───── Records shown ─────

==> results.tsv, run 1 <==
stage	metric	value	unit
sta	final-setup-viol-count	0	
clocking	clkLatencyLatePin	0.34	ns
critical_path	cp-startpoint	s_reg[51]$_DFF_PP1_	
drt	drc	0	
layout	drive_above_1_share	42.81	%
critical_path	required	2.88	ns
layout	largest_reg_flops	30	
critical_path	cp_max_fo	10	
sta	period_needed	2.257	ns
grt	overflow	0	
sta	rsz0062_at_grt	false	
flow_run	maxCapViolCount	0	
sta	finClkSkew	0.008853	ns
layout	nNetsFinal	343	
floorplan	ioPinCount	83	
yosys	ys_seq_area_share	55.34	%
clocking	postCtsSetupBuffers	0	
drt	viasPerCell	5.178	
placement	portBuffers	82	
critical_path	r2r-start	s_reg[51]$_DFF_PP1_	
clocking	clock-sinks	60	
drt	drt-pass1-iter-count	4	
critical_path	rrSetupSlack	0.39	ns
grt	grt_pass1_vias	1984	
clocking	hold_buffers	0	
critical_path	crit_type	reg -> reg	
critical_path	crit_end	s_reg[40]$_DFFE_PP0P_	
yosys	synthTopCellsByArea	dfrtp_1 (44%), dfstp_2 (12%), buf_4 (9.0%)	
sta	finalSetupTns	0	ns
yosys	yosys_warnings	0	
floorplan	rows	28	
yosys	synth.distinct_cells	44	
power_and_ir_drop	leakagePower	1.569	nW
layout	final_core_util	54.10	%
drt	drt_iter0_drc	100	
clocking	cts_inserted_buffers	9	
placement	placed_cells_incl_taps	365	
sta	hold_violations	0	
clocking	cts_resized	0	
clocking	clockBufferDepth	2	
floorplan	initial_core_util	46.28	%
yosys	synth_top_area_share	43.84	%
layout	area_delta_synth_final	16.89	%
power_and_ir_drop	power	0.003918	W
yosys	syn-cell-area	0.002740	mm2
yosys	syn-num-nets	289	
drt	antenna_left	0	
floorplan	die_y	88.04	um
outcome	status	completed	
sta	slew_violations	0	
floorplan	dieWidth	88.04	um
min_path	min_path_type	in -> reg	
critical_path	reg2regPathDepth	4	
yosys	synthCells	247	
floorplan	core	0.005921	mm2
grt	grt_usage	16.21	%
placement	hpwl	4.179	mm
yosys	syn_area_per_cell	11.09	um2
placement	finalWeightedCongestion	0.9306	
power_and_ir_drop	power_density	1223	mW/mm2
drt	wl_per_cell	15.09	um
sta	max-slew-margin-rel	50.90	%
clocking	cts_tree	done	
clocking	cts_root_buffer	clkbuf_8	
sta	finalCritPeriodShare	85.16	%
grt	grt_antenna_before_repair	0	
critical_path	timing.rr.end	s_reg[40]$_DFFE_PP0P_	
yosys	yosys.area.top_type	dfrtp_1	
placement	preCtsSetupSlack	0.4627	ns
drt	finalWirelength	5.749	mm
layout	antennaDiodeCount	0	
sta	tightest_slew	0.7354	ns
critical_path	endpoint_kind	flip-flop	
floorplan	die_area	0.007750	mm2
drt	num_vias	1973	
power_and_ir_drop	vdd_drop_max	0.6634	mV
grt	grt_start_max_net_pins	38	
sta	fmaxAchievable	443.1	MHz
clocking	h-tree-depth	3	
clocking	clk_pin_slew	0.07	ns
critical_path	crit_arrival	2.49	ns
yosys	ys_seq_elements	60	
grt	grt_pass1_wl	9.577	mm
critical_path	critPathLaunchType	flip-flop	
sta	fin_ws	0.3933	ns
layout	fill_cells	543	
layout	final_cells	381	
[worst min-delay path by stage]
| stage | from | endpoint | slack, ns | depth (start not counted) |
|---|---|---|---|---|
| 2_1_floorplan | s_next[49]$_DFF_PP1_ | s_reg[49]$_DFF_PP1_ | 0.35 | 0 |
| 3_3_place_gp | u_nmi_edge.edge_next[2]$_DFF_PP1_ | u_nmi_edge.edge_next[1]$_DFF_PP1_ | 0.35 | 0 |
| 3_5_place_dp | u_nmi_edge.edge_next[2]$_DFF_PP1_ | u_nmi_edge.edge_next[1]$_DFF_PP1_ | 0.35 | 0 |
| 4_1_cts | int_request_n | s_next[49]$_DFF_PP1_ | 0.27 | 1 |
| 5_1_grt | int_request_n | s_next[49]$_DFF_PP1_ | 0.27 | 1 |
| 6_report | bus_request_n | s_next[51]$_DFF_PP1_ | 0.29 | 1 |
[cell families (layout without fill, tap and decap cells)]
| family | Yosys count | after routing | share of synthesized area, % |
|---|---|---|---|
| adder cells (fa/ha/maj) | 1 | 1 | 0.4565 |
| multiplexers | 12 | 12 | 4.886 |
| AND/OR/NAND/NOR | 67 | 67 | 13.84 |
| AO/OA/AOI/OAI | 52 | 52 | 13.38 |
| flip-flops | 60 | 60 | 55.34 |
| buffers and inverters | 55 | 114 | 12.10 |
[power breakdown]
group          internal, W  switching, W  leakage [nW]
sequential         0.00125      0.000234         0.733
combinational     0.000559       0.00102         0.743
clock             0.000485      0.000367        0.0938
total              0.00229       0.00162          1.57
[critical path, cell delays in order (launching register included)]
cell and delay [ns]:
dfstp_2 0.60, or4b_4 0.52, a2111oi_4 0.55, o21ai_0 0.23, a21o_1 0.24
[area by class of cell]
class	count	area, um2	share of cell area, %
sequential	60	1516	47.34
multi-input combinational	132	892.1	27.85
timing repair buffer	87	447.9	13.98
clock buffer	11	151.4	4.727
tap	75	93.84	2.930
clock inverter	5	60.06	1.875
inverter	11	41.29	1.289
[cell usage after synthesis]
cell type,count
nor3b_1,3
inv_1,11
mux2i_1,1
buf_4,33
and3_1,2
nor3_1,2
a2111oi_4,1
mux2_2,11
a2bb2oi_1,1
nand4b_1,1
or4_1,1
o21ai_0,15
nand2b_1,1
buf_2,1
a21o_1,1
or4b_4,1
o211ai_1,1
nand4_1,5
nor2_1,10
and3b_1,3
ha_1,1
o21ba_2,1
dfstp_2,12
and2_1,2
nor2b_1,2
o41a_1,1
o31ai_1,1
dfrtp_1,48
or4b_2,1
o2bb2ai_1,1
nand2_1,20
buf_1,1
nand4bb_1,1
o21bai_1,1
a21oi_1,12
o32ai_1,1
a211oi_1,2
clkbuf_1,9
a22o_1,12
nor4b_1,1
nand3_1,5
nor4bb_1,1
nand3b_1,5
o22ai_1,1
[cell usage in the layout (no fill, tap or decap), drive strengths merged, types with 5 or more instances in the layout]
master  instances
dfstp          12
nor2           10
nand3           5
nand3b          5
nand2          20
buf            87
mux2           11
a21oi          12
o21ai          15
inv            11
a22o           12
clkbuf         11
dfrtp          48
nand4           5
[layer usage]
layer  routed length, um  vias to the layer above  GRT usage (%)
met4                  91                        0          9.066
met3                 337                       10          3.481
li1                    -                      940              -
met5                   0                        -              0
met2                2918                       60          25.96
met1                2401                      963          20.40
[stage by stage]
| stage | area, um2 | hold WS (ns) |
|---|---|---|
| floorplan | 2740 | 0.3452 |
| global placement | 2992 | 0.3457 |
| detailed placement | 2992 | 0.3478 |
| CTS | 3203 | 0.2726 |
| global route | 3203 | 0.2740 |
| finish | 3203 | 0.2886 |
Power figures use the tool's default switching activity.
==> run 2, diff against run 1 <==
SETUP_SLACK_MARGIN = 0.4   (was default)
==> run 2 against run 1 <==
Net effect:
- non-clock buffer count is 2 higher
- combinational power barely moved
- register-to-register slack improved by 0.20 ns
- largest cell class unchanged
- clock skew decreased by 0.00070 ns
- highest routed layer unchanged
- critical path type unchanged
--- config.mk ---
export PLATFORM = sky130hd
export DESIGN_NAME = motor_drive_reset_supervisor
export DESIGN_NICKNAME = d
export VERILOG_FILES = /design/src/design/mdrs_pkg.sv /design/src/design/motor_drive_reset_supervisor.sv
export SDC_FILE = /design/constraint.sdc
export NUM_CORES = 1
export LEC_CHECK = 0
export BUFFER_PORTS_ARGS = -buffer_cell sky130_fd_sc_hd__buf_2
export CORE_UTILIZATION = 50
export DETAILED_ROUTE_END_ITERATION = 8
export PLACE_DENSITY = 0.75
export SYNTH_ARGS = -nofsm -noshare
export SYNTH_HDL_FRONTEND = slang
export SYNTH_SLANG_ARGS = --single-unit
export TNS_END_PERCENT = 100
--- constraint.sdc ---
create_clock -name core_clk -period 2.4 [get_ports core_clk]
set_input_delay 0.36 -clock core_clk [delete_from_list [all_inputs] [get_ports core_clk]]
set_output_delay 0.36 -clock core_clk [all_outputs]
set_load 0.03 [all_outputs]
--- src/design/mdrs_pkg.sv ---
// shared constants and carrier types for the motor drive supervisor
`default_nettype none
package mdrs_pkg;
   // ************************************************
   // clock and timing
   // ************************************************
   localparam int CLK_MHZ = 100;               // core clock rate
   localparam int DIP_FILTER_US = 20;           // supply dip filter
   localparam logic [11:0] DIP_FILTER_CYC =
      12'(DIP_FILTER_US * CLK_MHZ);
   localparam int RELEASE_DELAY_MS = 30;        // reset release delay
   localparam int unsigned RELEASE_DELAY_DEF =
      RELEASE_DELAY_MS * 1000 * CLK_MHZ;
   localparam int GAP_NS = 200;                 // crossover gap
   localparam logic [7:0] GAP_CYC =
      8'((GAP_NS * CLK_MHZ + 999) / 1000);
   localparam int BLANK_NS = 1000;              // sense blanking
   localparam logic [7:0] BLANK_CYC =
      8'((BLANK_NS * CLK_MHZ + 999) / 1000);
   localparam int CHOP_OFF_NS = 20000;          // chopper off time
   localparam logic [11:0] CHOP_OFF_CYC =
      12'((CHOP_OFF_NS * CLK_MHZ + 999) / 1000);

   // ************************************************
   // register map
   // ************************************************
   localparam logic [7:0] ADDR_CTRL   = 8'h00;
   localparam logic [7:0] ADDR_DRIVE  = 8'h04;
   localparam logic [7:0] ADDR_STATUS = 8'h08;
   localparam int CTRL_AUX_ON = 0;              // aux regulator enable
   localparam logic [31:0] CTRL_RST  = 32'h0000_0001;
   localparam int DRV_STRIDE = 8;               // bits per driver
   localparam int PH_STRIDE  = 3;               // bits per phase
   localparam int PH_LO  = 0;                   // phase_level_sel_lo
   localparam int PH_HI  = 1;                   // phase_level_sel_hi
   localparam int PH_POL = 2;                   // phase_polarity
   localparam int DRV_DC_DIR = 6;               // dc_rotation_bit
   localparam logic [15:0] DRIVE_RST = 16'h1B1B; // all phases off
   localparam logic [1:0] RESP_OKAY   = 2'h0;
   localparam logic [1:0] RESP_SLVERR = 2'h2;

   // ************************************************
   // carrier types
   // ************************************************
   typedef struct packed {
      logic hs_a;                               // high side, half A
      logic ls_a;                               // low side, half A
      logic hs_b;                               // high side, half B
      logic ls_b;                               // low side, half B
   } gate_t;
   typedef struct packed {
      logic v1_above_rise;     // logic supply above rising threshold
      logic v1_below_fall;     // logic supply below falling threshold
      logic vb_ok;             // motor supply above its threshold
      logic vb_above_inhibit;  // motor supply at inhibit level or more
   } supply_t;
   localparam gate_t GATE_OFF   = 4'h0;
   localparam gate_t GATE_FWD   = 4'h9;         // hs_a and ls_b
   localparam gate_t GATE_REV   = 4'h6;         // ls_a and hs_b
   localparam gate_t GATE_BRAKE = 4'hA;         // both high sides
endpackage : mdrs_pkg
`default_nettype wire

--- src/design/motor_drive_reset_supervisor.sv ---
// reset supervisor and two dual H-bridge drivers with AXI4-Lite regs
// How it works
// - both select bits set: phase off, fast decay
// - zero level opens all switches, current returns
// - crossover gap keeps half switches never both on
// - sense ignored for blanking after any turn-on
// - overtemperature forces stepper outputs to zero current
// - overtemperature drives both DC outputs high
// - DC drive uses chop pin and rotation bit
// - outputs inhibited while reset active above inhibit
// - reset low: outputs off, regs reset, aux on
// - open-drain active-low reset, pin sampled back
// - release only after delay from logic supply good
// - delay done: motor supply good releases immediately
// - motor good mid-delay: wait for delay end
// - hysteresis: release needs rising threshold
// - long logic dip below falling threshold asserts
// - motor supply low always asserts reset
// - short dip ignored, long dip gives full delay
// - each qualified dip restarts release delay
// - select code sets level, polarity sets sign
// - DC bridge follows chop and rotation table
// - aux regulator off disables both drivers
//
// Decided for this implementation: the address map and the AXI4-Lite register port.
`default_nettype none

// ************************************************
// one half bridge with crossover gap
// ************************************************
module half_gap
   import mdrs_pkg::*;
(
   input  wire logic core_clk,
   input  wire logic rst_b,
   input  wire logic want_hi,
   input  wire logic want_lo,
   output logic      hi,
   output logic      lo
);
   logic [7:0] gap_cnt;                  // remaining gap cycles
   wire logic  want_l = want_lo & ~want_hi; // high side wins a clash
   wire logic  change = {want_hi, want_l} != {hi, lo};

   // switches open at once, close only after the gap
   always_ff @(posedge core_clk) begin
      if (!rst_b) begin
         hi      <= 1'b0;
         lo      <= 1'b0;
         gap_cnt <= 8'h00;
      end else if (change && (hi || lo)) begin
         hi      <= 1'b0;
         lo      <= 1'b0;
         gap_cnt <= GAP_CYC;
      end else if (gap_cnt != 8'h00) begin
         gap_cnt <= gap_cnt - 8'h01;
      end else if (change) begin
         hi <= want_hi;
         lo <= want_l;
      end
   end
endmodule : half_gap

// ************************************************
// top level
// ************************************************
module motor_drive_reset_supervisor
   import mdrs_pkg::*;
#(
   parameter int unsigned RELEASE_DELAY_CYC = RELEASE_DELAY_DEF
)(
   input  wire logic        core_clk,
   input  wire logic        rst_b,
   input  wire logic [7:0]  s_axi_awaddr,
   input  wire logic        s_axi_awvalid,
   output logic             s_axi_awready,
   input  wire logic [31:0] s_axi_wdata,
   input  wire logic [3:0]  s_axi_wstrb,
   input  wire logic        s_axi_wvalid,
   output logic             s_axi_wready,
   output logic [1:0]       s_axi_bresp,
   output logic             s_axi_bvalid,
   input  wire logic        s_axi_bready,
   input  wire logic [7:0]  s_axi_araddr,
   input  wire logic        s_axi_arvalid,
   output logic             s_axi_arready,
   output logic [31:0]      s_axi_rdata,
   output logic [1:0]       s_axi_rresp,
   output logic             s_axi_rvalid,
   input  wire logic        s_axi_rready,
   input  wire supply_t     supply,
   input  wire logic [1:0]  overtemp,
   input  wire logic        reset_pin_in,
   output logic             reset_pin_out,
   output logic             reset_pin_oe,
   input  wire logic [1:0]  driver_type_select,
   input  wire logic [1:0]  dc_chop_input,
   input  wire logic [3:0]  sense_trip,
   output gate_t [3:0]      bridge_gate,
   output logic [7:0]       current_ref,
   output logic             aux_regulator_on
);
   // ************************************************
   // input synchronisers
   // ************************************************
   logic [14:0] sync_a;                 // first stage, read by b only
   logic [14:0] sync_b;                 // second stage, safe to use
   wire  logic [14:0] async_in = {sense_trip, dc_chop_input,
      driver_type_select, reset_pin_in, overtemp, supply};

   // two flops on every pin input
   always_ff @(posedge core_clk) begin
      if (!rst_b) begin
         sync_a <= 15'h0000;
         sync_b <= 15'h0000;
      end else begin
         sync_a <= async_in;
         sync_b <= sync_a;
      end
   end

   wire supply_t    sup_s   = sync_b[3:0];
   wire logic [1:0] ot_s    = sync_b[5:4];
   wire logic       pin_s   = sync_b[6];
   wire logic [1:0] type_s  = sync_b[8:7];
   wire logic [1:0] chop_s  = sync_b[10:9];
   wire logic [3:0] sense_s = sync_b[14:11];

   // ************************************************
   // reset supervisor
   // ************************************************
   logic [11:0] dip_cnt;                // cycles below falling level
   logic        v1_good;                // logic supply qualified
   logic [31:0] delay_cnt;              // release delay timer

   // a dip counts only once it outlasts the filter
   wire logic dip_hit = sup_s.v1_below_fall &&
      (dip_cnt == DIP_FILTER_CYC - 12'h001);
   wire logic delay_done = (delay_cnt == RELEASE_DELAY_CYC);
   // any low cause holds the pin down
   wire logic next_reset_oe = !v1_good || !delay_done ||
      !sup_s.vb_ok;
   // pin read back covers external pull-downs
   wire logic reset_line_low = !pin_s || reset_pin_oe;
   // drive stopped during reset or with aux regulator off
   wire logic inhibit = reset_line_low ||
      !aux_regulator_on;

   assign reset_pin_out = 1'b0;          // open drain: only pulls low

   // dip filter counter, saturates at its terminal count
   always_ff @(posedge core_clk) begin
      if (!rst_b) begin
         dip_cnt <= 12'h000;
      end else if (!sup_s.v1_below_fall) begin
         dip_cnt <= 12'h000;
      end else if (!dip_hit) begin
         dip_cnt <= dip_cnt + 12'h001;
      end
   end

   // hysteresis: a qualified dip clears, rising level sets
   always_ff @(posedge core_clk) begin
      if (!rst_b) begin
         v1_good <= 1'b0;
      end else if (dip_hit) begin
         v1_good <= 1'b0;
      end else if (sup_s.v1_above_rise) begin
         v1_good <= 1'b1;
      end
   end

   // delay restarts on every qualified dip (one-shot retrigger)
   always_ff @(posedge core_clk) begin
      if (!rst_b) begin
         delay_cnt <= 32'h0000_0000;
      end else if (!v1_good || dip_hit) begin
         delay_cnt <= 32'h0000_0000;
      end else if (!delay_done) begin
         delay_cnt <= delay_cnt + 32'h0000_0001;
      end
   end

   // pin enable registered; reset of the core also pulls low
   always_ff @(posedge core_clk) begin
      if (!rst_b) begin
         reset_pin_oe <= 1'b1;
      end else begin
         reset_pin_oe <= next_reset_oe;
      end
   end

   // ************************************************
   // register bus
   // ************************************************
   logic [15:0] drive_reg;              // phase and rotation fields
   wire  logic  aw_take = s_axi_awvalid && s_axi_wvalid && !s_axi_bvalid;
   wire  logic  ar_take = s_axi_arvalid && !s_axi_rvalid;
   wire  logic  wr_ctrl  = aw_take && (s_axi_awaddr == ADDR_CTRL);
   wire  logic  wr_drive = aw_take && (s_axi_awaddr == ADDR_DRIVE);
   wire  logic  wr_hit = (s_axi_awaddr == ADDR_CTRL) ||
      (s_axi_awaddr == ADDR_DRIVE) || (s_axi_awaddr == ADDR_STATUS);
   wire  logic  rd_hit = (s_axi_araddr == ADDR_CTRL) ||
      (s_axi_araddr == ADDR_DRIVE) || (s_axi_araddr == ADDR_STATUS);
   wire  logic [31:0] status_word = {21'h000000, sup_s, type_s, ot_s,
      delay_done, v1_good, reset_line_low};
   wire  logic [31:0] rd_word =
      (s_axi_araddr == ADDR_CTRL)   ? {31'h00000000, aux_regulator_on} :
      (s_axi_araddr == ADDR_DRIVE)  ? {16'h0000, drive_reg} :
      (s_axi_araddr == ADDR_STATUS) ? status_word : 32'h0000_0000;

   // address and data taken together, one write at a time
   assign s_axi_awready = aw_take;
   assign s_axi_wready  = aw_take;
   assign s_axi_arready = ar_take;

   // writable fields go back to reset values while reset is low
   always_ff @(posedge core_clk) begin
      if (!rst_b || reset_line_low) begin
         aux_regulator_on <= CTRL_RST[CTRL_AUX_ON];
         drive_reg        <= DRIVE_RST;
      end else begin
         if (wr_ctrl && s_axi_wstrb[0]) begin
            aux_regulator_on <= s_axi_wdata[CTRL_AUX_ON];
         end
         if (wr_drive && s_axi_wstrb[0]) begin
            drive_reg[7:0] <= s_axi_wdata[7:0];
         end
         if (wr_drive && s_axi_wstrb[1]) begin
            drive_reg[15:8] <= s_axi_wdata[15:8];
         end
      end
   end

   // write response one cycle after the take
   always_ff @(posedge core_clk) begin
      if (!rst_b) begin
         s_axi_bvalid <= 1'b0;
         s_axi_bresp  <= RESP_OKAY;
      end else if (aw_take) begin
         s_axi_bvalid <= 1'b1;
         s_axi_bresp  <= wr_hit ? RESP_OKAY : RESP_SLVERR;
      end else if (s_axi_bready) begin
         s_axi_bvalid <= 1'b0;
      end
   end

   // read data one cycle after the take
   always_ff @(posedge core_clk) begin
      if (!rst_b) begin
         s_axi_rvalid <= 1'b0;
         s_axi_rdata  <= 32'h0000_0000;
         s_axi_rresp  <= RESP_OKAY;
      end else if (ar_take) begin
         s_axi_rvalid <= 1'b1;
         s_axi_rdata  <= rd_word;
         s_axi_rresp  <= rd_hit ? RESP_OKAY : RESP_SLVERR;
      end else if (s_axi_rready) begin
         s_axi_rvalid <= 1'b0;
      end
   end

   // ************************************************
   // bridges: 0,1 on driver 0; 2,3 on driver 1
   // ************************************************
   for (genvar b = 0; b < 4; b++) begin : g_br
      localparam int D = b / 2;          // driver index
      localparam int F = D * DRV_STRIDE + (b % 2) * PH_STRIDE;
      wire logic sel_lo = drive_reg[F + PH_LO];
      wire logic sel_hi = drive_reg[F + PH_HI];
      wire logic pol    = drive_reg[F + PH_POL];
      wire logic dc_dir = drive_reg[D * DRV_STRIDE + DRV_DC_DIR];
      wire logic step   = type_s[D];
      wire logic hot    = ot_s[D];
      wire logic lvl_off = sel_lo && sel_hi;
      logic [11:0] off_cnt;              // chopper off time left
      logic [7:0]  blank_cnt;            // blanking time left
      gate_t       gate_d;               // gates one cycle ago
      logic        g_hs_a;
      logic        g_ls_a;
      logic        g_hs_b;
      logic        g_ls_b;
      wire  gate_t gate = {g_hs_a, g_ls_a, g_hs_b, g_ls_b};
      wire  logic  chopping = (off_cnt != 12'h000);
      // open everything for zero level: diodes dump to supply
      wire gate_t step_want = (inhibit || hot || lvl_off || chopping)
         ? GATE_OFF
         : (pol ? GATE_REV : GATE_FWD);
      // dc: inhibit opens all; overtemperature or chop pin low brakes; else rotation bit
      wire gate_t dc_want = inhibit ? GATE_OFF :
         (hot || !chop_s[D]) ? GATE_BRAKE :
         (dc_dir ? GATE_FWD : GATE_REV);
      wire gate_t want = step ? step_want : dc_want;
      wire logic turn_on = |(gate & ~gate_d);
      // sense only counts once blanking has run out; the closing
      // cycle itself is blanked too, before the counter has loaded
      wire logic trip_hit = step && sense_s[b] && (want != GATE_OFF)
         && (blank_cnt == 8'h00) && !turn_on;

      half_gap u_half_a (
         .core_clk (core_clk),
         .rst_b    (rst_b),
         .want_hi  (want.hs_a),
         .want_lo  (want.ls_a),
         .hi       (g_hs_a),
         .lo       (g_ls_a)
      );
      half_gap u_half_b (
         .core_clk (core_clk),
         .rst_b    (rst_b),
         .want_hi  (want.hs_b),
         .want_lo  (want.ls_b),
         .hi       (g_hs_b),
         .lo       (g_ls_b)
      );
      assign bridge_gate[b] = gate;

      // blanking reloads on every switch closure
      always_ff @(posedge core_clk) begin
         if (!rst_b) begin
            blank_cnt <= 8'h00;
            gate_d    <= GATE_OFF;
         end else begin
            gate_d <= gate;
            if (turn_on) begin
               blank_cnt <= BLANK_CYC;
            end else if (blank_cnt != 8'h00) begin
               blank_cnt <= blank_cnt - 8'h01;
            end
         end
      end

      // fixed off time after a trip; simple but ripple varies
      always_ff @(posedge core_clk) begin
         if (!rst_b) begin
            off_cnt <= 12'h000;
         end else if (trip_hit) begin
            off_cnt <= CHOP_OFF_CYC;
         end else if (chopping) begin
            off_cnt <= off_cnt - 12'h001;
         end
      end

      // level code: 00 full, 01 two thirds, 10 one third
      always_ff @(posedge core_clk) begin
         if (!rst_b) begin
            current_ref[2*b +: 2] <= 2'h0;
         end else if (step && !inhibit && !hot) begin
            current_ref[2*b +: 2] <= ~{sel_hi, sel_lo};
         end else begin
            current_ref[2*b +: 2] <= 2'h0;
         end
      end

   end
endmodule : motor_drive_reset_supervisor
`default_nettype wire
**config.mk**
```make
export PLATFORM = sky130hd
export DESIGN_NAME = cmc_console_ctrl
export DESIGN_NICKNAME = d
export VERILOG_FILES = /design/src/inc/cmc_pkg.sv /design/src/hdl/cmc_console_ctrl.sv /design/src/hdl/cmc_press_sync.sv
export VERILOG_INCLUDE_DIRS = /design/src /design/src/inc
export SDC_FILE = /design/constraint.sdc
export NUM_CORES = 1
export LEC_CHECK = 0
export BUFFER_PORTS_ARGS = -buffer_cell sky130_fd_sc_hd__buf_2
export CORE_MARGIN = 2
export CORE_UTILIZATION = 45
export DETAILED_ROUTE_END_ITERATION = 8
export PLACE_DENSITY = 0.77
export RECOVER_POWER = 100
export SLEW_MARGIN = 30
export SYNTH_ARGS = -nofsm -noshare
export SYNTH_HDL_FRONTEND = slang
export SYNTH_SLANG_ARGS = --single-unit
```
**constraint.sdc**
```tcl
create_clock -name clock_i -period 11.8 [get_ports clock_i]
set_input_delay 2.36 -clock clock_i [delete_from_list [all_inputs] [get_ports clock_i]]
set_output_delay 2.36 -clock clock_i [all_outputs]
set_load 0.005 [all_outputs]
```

─────

▶ **Activity**
Return the lines of the records that include the string "decap".

▶ **Solution to this task**
[cell families (layout without fill, tap and decap cells)]
[cell usage in the layout (no fill, tap or decap), drive strengths merged, types with 5 or more instances in the layout]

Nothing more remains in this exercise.